Saved data entries
"""

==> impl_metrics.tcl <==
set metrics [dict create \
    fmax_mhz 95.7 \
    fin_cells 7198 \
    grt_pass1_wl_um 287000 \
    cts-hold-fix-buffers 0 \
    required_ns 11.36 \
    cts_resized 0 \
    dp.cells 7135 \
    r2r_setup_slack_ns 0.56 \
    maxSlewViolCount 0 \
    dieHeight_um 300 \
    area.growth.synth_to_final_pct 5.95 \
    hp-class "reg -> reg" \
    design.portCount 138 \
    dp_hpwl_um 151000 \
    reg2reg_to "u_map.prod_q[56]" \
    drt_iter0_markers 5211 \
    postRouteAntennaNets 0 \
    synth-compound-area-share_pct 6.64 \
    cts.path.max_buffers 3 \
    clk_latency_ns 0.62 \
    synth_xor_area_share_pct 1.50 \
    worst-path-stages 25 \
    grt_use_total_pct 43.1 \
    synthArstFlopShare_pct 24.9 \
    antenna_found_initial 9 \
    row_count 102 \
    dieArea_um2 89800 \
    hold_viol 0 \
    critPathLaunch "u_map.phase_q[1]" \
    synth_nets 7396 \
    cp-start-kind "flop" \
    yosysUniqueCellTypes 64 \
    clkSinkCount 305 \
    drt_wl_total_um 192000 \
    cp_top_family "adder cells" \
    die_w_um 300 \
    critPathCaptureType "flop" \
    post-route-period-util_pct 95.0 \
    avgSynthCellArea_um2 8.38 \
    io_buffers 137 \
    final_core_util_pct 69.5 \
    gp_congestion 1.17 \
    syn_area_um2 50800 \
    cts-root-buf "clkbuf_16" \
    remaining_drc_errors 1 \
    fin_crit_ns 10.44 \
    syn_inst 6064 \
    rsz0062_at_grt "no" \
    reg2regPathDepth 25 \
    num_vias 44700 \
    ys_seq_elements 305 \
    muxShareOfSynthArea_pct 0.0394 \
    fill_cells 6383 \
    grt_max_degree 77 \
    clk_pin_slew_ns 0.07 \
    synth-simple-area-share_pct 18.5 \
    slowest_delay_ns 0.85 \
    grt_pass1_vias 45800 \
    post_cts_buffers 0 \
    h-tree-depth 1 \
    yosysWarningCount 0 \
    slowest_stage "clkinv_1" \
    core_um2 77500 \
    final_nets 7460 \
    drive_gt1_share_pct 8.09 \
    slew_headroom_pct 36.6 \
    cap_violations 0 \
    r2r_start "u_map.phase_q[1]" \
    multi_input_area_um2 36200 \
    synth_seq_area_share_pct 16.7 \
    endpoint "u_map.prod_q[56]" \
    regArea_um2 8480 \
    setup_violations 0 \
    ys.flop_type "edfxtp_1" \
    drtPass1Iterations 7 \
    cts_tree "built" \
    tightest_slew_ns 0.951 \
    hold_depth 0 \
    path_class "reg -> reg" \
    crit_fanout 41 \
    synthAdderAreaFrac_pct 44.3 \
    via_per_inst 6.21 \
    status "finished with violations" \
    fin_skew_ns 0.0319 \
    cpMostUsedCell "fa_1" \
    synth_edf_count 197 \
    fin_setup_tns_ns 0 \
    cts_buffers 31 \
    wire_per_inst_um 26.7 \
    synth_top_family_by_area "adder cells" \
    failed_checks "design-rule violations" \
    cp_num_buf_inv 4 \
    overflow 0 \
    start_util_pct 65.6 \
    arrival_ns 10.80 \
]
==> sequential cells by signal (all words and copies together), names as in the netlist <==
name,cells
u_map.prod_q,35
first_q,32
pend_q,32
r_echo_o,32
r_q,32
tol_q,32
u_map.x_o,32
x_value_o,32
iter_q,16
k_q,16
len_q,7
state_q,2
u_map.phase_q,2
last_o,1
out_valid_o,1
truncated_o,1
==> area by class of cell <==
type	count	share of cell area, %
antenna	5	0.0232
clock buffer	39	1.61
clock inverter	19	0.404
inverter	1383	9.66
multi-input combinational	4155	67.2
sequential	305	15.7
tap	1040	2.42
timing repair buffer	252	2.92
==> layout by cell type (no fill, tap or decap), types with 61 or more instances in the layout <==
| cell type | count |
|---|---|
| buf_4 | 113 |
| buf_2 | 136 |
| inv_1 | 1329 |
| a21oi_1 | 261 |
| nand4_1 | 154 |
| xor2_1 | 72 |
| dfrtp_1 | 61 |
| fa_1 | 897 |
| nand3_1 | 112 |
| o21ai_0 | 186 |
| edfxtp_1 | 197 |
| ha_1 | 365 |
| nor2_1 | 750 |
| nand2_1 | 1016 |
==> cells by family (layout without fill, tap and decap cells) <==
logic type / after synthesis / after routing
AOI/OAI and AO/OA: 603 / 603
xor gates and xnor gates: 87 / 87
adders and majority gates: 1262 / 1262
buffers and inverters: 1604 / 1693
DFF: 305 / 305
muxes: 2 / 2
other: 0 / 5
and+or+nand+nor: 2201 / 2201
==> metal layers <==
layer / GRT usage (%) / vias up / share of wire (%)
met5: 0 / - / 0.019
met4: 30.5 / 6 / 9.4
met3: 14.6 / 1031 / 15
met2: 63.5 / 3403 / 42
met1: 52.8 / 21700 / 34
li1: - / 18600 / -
[src/design/integer_printf_formatter.sv]
`timescale 1ns / 1ps
// integer printf formatter: one conversion request in, one ascii character per output beat
// depends on ipf_pkg

// Usage
// Input channel s_*: one beat is one request. s_tuser carries the conversion kind and the
// operand size, s_tdata the value, the flags and the field width. s_tready is high only
// while the block is idle; a request is taken, worked on, and fully sent before the next.
// Output channel m_*: one beat per character of the formatted field, m_tlast on the final
// character. Every request yields at least one character.
// Flow: decimal kinds (d, u) run a bit-serial binary-to-bcd converter, one value bit per
// cycle, in the CONV state. All other kinds load their digits directly on acceptance. Then
// the LEN state finds the digit count and the PLAN state lays out the field, after which
// characters leave one per cycle while m_tready allows, max(field width, sign/prefix +
// digits) of them, at most 64 by default.
// The block is ready again once the last character sits in the output register.
// Stalls: m_tready low holds the current output beat and pauses the character stream.
// Reset: asynchronous, returns to idle and drops m_tvalid; no clearing pass is needed.

module integer_printf_formatter
    import ipf_pkg::*;
#(
    parameter int MAX_WIDTH  = MAX_WIDTH_DEF,
    parameter int VALUE_BITS = VALUE_BITS_DEF
)(
    input  logic                 clk,
    input  logic                 rst_n,
    input  logic                 s_tvalid,
    output logic                 s_tready,
    // value[63:0], left_justify, force_plus, space_sign, alt_form, zero_pad,
    // field_width[6:0], zero fill
    input  logic [IN_DATA_W-1:0] s_tdata,
    // cmd[2:0], operand_size[1:0]
    input  logic [IN_USER_W-1:0] s_tuser,
    output logic                 m_tvalid,
    input  logic                 m_tready,
    // out_char[7:0]
    output logic [7:0]           m_tdata,
    output logic                 m_tlast
);

    localparam int DIG_N    = (VALUE_BITS + 2) / 3;
    localparam int DI_W     = $clog2(DIG_N);
    localparam int DL_W     = $clog2(DIG_N + 1);
    localparam int BC_W     = $clog2(VALUE_BITS);
    localparam int INT_EFF  = (VALUE_BITS < INT_BITS) ? VALUE_BITS : INT_BITS;
    // character position counter, covers a saturated width and the longest field
    localparam int CNT_W    = $clog2(MAX_WIDTH + DIG_N + 3);

    // request fields
    logic [2:0]            in_cmd;
    logic [1:0]            in_osz;
    logic [VALUE_BITS-1:0] value_vb;
    logic                  in_left;
    logic                  in_plus;
    logic                  in_space;
    logic                  in_alt;
    logic                  in_zero;
    logic [6:0]            in_width;

    assign in_cmd   = s_tuser[2:0];
    assign in_osz   = s_tuser[IN_OSZ_LSB +: 2];
    assign value_vb = s_tdata[VALUE_BITS-1:0];
    assign in_left  = s_tdata[IN_LEFT_BIT];
    assign in_plus  = s_tdata[IN_PLUS_BIT];
    assign in_space = s_tdata[IN_SPACE_BIT];
    assign in_alt   = s_tdata[IN_ALT_BIT];
    assign in_zero  = s_tdata[IN_ZERO_BIT];
    assign in_width = s_tdata[IN_WIDTH_LSB +: 7];

    // registers
    state_t                state_reg, state_next;
    logic [VALUE_BITS-1:0] mag_reg, mag_next;
    logic [3:0]            dig_reg [DIG_N];
    logic [3:0]            dig_next [DIG_N];
    logic [BC_W-1:0]       cnt_reg, cnt_next;
    logic                  upper_reg, upper_next;
    logic                  use_lit_reg, use_lit_next;
    logic [7:0]            lit_reg, lit_next;
    logic [1:0]            pre_len_reg, pre_len_next;
    logic [7:0]            pre0_reg, pre0_next;
    logic [7:0]            pre1_reg, pre1_next;
    logic                  left_reg, left_next;
    logic                  zero_reg, zero_next;
    logic [CNT_W-1:0]      width_reg, width_next;
    logic [CNT_W-1:0]      dig_len_reg, dig_len_next;
    logic [CNT_W-1:0]      b1_reg, b1_next;
    logic [CNT_W-1:0]      b2_reg, b2_next;
    logic [CNT_W-1:0]      b3_reg, b3_next;
    logic [CNT_W-1:0]      b4_reg, b4_next;
    logic [CNT_W-1:0]      last_pos_reg, last_pos_next;
    logic [CNT_W-1:0]      pos_reg, pos_next;
    logic                  out_valid_reg, out_valid_next;
    logic [7:0]            out_char_reg, out_char_next;
    logic                  out_last_reg, out_last_next;

    // control
    logic accept;
    logic emit_go;
    logic is_dec;
    logic conv_done;
    logic emit_last;

    // load path
    logic [VALUE_BITS-1:0] mask;
    logic [VALUE_BITS-1:0] v;
    logic [VALUE_BITS-1:0] mag;
    logic [VALUE_BITS-1:0] src;
    logic [DIG_N*4-1:0]    src_pad;
    logic                  sign_bit;
    logic                  is_neg;
    logic                  v_nz;
    logic [8:0]            width_ext;
    logic [CNT_W-1:0]      width_sat;
    logic [1:0]            ld_pre_len;
    logic [7:0]            ld_pre0;
    logic [7:0]            ld_pre1;
    logic                  ld_use_lit;
    logic [7:0]            ld_lit;

    // conversion, layout and emit paths
    logic [3:0]            adj [DIG_N];
    logic [DL_W-1:0]       nz_len;
    logic [CNT_W-1:0]      total;
    logic [CNT_W-1:0]      pad;
    logic [CNT_W-1:0]      lead_sp;
    logic [CNT_W-1:0]      lead_zero;
    logic [CNT_W-1:0]      plan_b1;
    logic [CNT_W-1:0]      plan_b2;
    logic [CNT_W-1:0]      plan_b3;
    logic [CNT_W-1:0]      dpos;
    logic [DI_W-1:0]       didx;
    logic [7:0]            emit_char;

    // ---------------------------------------------------------------- next state
    always_comb
    begin
        state_next = state_reg;
        unique case (state_reg)
            ST_IDLE:
            begin
                if (accept)
                begin
                    state_next = is_dec ? ST_CONV : ST_LEN;
                end
            end
            ST_CONV:
            begin
                if (conv_done)
                begin
                    state_next = ST_LEN;
                end
            end
            ST_LEN:
            begin
                state_next = ST_PLAN;
            end
            ST_PLAN:
            begin
                state_next = ST_EMIT;
            end
            ST_EMIT:
            begin
                if (emit_go && emit_last)
                begin
                    state_next = ST_IDLE;
                end
            end
            default:
            begin
                state_next = ST_IDLE;
            end
        endcase
    end

    // ---------------------------------------------------------------- fsm outputs
    always_comb
    begin
        s_tready = 1'b0;
        emit_go  = 1'b0;
        unique case (state_reg)
            ST_IDLE:
            begin
                s_tready = 1'b1;
            end
            ST_EMIT:
            begin
                emit_go = !out_valid_reg || m_tready;
            end
            default:
            begin
                s_tready = 1'b0;
            end
        endcase
    end

    assign accept    = s_tvalid && s_tready;
    assign is_dec    = (in_cmd == CMD_D) || (in_cmd == CMD_U);
    assign conv_done = (cnt_reg == BC_W'(VALUE_BITS - 1));
    assign emit_last = (pos_reg == last_pos_reg);

    // ---------------------------------------------------------------- request decode
    always_comb
    begin
        case (in_osz)
            OSZ_SHORT: mask = {VALUE_BITS{1'b1}} >> (VALUE_BITS - SHORT_BITS);
            OSZ_INT:   mask = {VALUE_BITS{1'b1}} >> (VALUE_BITS - INT_EFF);
            default:   mask = {VALUE_BITS{1'b1}};
        endcase
    end

    assign v = value_vb & mask;

    always_comb
    begin
        case (in_osz)
            OSZ_SHORT: sign_bit = v[SHORT_BITS-1];
            OSZ_INT:   sign_bit = v[INT_EFF-1];
            default:   sign_bit = v[VALUE_BITS-1];
        endcase
    end

    assign is_neg  = (in_cmd == CMD_D) && sign_bit;
    assign mag     = is_neg ? ((~v + VALUE_BITS'(1)) & mask) : v;
    assign src     = (in_cmd == CMD_P) ? value_vb : mag;
    assign src_pad = (DIG_N*4)'(src);
    assign v_nz    = (v != '0);

    assign width_ext = {2'b00, in_width};
    assign width_sat = (width_ext > 9'(MAX_WIDTH)) ? CNT_W'(MAX_WIDTH) : CNT_W'(in_width);

    always_comb
    begin
        ld_pre_len = 2'd0;
        ld_pre0    = CH_ZERO;
        ld_pre1    = CH_LOWER_X;
        ld_use_lit = 1'b0;
        ld_lit     = CH_PERCENT;
        unique case (in_cmd)
            CMD_D:
            begin
                if (is_neg)
                begin
                    ld_pre_len = 2'd1;
                    ld_pre0    = CH_MINUS;
                end
                else if (in_plus)
                begin
                    ld_pre_len = 2'd1;
                    ld_pre0    = CH_PLUS;
                end
                else if (in_space)
                begin
                    ld_pre_len = 2'd1;
                    ld_pre0    = CH_SPACE;
                end
            end
            CMD_O:
            begin
                if (in_alt && v_nz)
                begin
                    ld_pre_len = 2'd1;
                end
            end
            CMD_X, CMD_XU:
            begin
                if (in_alt && v_nz)
                begin
                    ld_pre_len = 2'd2;
                end
                ld_pre1 = (in_cmd == CMD_XU) ? CH_UPPER_X : CH_LOWER_X;
            end
            CMD_P:
            begin
                ld_pre_len = 2'd2;
            end
            CMD_C:
            begin
                ld_use_lit = 1'b1;
                ld_lit     = value_vb[7:0];
            end
            CMD_PCT:
            begin
                ld_use_lit = 1'b1;
            end
            default:
            begin
                ld_pre_len = 2'd0;
            end
        endcase
    end

    // ---------------------------------------------------------------- digit count
    always_comb
    begin
        nz_len = DL_W'(1);
        for (int i = 0; i < DIG_N; i++)
        begin
            if (dig_reg[i] != 4'd0)
            begin
                nz_len = DL_W'(i + 1);
            end
        end
    end

    // ---------------------------------------------------------------- field layout
    assign total     = CNT_W'(pre_len_reg) + dig_len_reg;
    assign pad       = (width_reg > total) ? (width_reg - total) : '0;
    assign lead_sp   = (!left_reg && !zero_reg) ? pad : '0;
    assign lead_zero = (!left_reg && zero_reg) ? pad : '0;
    assign plan_b1   = lead_sp;
    assign plan_b2   = plan_b1 + CNT_W'(pre_len_reg);
    assign plan_b3   = plan_b2 + lead_zero;

    // ---------------------------------------------------------------- character select
    assign dpos = b4_reg - CNT_W'(1) - pos_reg;
    assign didx = dpos[DI_W-1:0];

    always_comb
    begin
        if (pos_reg < b1_reg)
        begin
            emit_char = CH_SPACE;
        end
        else if (pos_reg < b2_reg)
        begin
            emit_char = (pos_reg == b1_reg) ? pre0_reg : pre1_reg;
        end
        else if (pos_reg < b3_reg)
        begin
            emit_char = CH_ZERO;
        end
        else if (pos_reg < b4_reg)
        begin
            emit_char = use_lit_reg ? lit_reg : digit_char(dig_reg[didx], upper_reg);
        end
        else
        begin
            emit_char = CH_SPACE;
        end
    end

    // ---------------------------------------------------------------- datapath
    always_comb
    begin
        mag_next      = mag_reg;
        cnt_next      = cnt_reg;
        upper_next    = upper_reg;
        use_lit_next  = use_lit_reg;
        lit_next      = lit_reg;
        pre_len_next  = pre_len_reg;
        pre0_next     = pre0_reg;
        pre1_next     = pre1_reg;
        left_next     = left_reg;
        zero_next     = zero_reg;
        width_next    = width_reg;
        dig_len_next  = dig_len_reg;
        b1_next       = b1_reg;
        b2_next       = b2_reg;
        b3_next       = b3_reg;
        b4_next       = b4_reg;
        last_pos_next = last_pos_reg;
        pos_next      = pos_reg;
        out_char_next = out_char_reg;
        out_last_next = out_last_reg;
        out_valid_next = out_valid_reg && !m_tready;

        // add-3 correction on every bcd digit before the shift
        for (int i = 0; i < DIG_N; i++)
        begin
            adj[i]      = (dig_reg[i] >= 4'd5) ? (dig_reg[i] + 4'd3) : dig_reg[i];
            dig_next[i] = dig_reg[i];
        end

        if (accept)
        begin
            mag_next     = src;
            cnt_next     = '0;
            upper_next   = (in_cmd == CMD_XU);
            use_lit_next = ld_use_lit;
            lit_next     = ld_lit;
            pre_len_next = ld_pre_len;
            pre0_next    = ld_pre0;
            pre1_next    = ld_pre1;
            left_next    = in_left;
            zero_next    = in_zero;
            width_next   = width_sat;
            for (int i = 0; i < DIG_N; i++)
            begin
                if (is_dec)
                begin
                    dig_next[i] = 4'd0;
                end
                else if (in_cmd == CMD_O)
                begin
                    dig_next[i] = {1'b0, src_pad[3*i +: 3]};
                end
                else
                begin
                    dig_next[i] = src_pad[4*i +: 4];
                end
            end
        end

        if (state_reg == ST_CONV)
        begin
            // shift one magnitude bit into the bcd digits
            dig_next[0] = {adj[0][2:0], mag_reg[VALUE_BITS-1]};
            for (int i = 1; i < DIG_N; i++)
            begin
                dig_next[i] = {adj[i][2:0], adj[i-1][3]};
            end
            mag_next = {mag_reg[VALUE_BITS-2:0], 1'b0};
            cnt_next = cnt_reg + BC_W'(1);
        end

        if (state_reg == ST_LEN)
        begin
            dig_len_next = use_lit_reg ? CNT_W'(1) : CNT_W'(nz_len);
        end

        if (state_reg == ST_PLAN)
        begin
            b1_next       = plan_b1;
            b2_next       = plan_b2;
            b3_next       = plan_b3;
            b4_next       = plan_b3 + dig_len_reg;
            last_pos_next = total + pad - CNT_W'(1);
            pos_next      = '0;
        end

        if (emit_go)
        begin
            out_valid_next = 1'b1;
            out_char_next  = emit_char;
            out_last_next  = emit_last;
            pos_next       = pos_reg + CNT_W'(1);
        end
    end

    // ---------------------------------------------------------------- registers
    always_ff @(posedge clk or negedge rst_n)
    begin
        if (!rst_n)
        begin
            state_reg     <= ST_IDLE;
            out_valid_reg <= 1'b0;
            cnt_reg       <= '0;
            pos_reg       <= '0;
        end
        else
        begin
            state_reg     <= state_next;
            out_valid_reg <= out_valid_next;
            cnt_reg       <= cnt_next;
            pos_reg       <= pos_next;
        end
    end

    always_ff @(posedge clk)
    begin
        mag_reg      <= mag_next;
        dig_reg      <= dig_next;
        upper_reg    <= upper_next;
        use_lit_reg  <= use_lit_next;
        lit_reg      <= lit_next;
        pre_len_reg  <= pre_len_next;
        pre0_reg     <= pre0_next;
        pre1_reg     <= pre1_next;
        left_reg     <= left_next;
        zero_reg     <= zero_next;
        width_reg    <= width_next;
        dig_len_reg  <= dig_len_next;
        b1_reg       <= b1_next;
        b2_reg       <= b2_next;
        b3_reg       <= b3_next;
        b4_reg       <= b4_next;
        last_pos_reg <= last_pos_next;
        out_char_reg <= out_char_next;
        out_last_reg <= out_last_next;
    end

    assign m_tvalid = out_valid_reg;
    assign m_tdata  = out_char_reg;
    assign m_tlast  = out_last_reg;

endmodule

"""

GOAL OF THE EXERCISE
Lines holding "clock" in the data above: copy each of them.

EXERCISE RESPONSE
clock buffer	39	1.61
clock inverter	19	0.404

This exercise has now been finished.